AIMS: Cannabinoid type 2 (CB2) receptor activation has been shown to attenuate IRI in various organs. NF-E2-related factor (Nrf2) is an anti-oxidative factor that plays multiple roles in regulating cellular redox homeostasis and modulating cell proliferation and differentiation. The protective effects of CB2 receptor activation on skeletal muscle IRI and the underlying mechanism that involves Nrf2 signaling remain unknown. MAIN METHODS: We evaluated the in vivo effect of CB2 receptor activation by the CB2 receptor agonist AM1241 on IR-induced skeletal muscle damage and early myogenesis. We also assessed the effects of CB2 receptor activation on C2C12 myoblasts differentiation and H2O2-induced C2C12 myoblasts damage in vitro, with a focus on the mechanism of Nrf2 signaling.
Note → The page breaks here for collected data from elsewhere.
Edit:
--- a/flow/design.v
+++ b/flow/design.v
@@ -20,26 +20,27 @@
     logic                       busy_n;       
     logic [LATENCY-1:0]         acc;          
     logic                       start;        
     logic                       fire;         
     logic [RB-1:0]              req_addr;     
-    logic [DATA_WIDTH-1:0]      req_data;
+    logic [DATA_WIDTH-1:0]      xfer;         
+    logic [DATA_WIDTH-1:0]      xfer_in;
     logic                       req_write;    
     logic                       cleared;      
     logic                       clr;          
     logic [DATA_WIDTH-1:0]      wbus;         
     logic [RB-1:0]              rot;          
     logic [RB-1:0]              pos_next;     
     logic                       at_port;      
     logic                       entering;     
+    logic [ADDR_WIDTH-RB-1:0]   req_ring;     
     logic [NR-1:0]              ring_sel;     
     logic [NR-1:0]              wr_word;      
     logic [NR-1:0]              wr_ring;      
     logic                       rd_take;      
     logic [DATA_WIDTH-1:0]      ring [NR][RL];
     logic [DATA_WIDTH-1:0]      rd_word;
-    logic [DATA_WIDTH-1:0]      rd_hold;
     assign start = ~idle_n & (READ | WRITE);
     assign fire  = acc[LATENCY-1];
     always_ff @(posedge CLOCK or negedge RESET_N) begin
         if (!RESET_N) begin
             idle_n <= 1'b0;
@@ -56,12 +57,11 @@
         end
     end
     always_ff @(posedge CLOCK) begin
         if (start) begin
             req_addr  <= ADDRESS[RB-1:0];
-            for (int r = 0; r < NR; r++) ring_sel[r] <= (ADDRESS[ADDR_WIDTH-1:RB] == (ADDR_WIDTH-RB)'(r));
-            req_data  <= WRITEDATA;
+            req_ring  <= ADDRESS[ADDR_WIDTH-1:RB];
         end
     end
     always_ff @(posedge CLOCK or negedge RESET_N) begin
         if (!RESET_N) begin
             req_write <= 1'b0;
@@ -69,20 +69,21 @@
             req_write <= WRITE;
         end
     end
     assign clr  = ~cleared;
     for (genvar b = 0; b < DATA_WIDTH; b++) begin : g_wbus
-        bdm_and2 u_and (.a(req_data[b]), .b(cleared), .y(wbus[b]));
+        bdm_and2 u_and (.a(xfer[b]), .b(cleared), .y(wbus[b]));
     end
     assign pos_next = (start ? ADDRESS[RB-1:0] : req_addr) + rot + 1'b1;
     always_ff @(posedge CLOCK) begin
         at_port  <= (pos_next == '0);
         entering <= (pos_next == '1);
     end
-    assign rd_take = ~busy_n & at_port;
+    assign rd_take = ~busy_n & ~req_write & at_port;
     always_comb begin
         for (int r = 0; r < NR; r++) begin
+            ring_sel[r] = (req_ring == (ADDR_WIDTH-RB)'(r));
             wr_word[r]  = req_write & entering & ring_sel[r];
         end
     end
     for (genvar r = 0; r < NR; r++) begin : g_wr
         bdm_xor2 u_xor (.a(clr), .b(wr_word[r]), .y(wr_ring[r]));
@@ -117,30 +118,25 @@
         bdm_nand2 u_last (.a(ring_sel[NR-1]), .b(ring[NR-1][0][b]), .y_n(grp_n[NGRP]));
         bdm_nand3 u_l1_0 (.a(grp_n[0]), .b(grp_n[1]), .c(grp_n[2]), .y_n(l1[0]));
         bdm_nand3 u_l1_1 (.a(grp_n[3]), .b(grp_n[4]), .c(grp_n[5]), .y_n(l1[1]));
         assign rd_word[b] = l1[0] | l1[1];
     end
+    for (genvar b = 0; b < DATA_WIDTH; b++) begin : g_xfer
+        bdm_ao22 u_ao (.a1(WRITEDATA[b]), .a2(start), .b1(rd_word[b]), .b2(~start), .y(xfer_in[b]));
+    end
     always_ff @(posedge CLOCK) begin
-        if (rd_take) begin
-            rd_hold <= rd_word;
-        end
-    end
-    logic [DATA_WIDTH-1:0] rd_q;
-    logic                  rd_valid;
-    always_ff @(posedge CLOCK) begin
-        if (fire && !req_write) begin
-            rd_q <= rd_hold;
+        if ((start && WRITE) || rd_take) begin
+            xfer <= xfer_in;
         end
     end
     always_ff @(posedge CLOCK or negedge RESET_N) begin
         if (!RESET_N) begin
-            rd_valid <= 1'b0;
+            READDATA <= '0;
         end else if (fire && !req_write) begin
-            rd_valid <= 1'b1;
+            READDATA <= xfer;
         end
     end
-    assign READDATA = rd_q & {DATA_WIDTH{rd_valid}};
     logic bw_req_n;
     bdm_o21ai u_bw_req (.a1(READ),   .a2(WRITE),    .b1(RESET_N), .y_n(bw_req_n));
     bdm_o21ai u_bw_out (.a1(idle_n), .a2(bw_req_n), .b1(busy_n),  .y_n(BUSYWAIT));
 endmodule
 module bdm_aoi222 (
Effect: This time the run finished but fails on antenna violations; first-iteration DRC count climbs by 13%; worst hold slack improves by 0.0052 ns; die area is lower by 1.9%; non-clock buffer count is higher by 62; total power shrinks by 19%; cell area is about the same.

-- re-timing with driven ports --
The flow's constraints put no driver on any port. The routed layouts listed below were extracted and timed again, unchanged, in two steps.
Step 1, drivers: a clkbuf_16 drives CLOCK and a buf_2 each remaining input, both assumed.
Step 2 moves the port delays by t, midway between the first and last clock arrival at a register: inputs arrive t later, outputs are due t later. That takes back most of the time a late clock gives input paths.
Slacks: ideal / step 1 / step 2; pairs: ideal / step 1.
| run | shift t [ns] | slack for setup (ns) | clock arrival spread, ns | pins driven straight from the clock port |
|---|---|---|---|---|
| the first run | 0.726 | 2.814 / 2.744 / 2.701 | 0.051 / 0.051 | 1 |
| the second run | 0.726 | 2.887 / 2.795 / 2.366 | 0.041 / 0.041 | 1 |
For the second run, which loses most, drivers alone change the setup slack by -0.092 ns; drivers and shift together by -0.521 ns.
KEY FINDINGS: Our results showed that CB2 receptor activation reduced IR-induced histopathological lesions, edema, and oxidative stress 1 day post-injury and accelerated early myogenesis 4 days post-injury in mice. Nrf2 knockout mice that were treated with AM1241 exhibited deteriorative skeletal muscle oxidative damage and myogenesis. In vitro, pretreatment with AM1241 significantly increased the expression of Nrf2 and its nuclear translocation, attenuated the decrease in H2O2-induced C2C12 cell viability, and decreased reactive oxygen species generation and apoptosis. CB2 receptor activation also significantly enhanced C2C12 myoblasts differentiation, which was impaired by silencing Nrf2. SIGNIFICANCE: Overall, CB2 receptor activation protected skeletal muscle against IRI by ameliorating oxidative damage and promoting early skeletal muscle myogenesis, which was partly via Nrf2 signaling.